Thursday, December 16, 2004
Juliano Mer Khamis talks about "Arna's Children"
In a fascinating interview, Juliano Mer Khamis presents his film "Arna's Children" and gives some background into what it is like for the son of an Israeli woman and a Palestinian man to experience first-hand the effects of the occupation and the destruction of Jenin and the human spiritual carnage that came of it.
Ha'aretz: The very fact of the existence of the film and Israel's willingness to show it prove that Israel is indeed a democracy, which allows the production of a film of this sort with money from a foundation that is funded by the Ministry of Education and Culture.
Mer Khamis: They're right. It was clear to me while I was making the film that this is what was going to happen - that they would use me as a fig leaf for Israeli democracy - but I couldn't prevent it.

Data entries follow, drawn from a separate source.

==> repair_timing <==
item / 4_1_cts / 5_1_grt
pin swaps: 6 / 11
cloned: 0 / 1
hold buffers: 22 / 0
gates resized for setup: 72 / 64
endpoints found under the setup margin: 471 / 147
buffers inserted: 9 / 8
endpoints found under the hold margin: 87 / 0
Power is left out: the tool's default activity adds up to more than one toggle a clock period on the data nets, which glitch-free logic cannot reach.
File: src/ifcl_pkg.sv
// ----------------------------------------------------------------------------
// ifcl_pkg
// Shared types, constants and helpers for the IPv4 forwarding check with
// longest-prefix route lookup.
// ----------------------------------------------------------------------------
package ifcl_pkg;

	// Route table geometry
	localparam int ROUTE_ENTRIES = 16;
	localparam int RIDX_W        = 4;
	localparam int RCNT_W        = 5;

	// Header geometry
	localparam int HDR_BYTES = 20;
	localparam int HDR_WORDS = HDR_BYTES / 4;
	localparam int WCNT_W    = 3;

	localparam logic [WCNT_W-1:0] WORD_LEN  = WCNT_W'(0);
	localparam logic [WCNT_W-1:0] WORD_TTL  = WCNT_W'(2);
	localparam logic [WCNT_W-1:0] WORD_SRC  = WCNT_W'(3);
	localparam logic [WCNT_W-1:0] WORD_LAST = WCNT_W'(HDR_WORDS - 1);

	localparam logic [15:0] CSUM_GOOD = 16'hFFFF;

	// Item kinds
	localparam logic FUNC_ROUTE = 1'b0;
	localparam logic FUNC_HDR   = 1'b1;

	// Configuration registers
	localparam int  APB_AW          = 3;
	localparam logic REG_ROUTE_COUNT = 1'b0;

	// Result status codes
	typedef enum logic [1:0] {
		ST_FWD     = 2'd0,
		ST_TTL     = 2'd1,
		ST_CSUM    = 2'd2,
		ST_NOROUTE = 2'd3
	} status_t;

	// Search token handed from cell to cell
	typedef struct packed {
		logic        valid;
		logic [31:0] dest;
		logic        found;
		logic [31:0] mask;
		logic [31:0] hop;
	} token_t;

	// Header state seen by the top level
	typedef struct packed {
		logic        last;
		logic        csum_ok;
		logic [7:0]  new_ttl;
		logic [31:0] source;
		logic [15:0] length;
	} hdr_info_t;

	// Ones'-complement add with end-around carry
	function automatic logic [15:0] ones_add(logic [15:0] a, logic [15:0] b);
		logic [16:0] s;
		s = {1'b0, a} + {1'b0, b};
		return s[15:0] + {15'b0, s[16]};
	endfunction

endpackage

File: src/ifcl_hdr.sv
// ----------------------------------------------------------------------------
// ifcl_hdr
// Header word counter, running ones'-complement checksum and held fields.
// ----------------------------------------------------------------------------
module ifcl_hdr (
	input  logic                clk,
	input  logic                arst_n,
	input  logic                word_en,
	input  logic [31:0]         word,
	output ifcl_pkg::hdr_info_t info
);
	import ifcl_pkg::*;

	logic [WCNT_W-1:0] cnt_q;
	logic [15:0]       sum_q;
	logic [15:0]       sum_next;
	logic              csum_ok_q;
	logic [7:0]        ttl_q;
	logic [31:0]       source_q;
	logic [15:0]       length_q;
	logic              last;

	// Fold both halfwords into the running sum
	assign sum_next = ones_add(ones_add(sum_q, word[31:16]), word[15:0]);
	assign last     = (cnt_q == WORD_LAST);

	// Advance count and sum; clear both after the last word
	always_ff @(posedge clk or negedge arst_n) begin
		if (!arst_n) begin
			cnt_q <= '0;
			sum_q <= '0;
		end else if (word_en) begin
			if (last) begin
				cnt_q <= '0;
				sum_q <= '0;
			end else begin
				cnt_q <= cnt_q + WCNT_W'(1);
				sum_q <= sum_next;
			end
		end
	end

	// Capture header fields and the checksum verdict
	always_ff @(posedge clk) begin
		if (word_en) begin
			case (cnt_q)
				WORD_LEN: length_q <= word[15:0];
				WORD_TTL: ttl_q    <= word[31:24];
				WORD_SRC: source_q <= word;
				default:  ;
			endcase
			if (last) begin
				csum_ok_q <= (sum_next == CSUM_GOOD);
			end
		end
	end

	assign info.last    = last;
	assign info.csum_ok = csum_ok_q;
	assign info.new_ttl = ttl_q - 8'd1;
	assign info.source  = source_q;
	assign info.length  = length_q;

endmodule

--He believes that the "bear hug," as he calls it, that his film is getting from the Israeli establishment, which wants to exploit it for its own needs (he says that thus far, he has refused every such proposal), derives from the way he has presented the character of his mother.--
Mer Khamis: If I have one big regret concerning the film, and I hope that my mother will forgive me, it is that I didn't detach her character, as it is presented in the film, from the Jewish-Zionist-Israeli context. She detached herself from this context as a political individual. She turned her back on it and came out against it. She wasn't opposed only to the occupation; she was also opposed to what she called `Zionist colonialism.' She struggled for a secular democratic state for all its citizens. She detached herself from the Israeli camp and joined the intifada in Jenin. In Israeli society she was considered a traitor.
While I was making the film I went through a process that I wouldn't call going back to my Arab side, but rather a change in the cultural, ethnic and national emphases within me. If it used to be that my involvement in everything that has to do with language - doing things and communicating with people - was more on the Jewish side, today it's just the opposite. I am detached from the Jewish-Israeli side and I am finding new ground for existence as a political individual and as a creative individual. In recent years I have moved within Jewish society like an alien being at levels that I could no longer bear. This was so difficult that I could not go on stage any more and appear before an Israeli audience. The stage means love, the audience is to love, and I am incapable of doing that at the moment. I know that this is temporary, I know what the reasons for this are, but that's how it is right now and in the meantime what I intend to do is to continue to make films - insofar as it will be possible for me to make them, insofar as they will let me make them.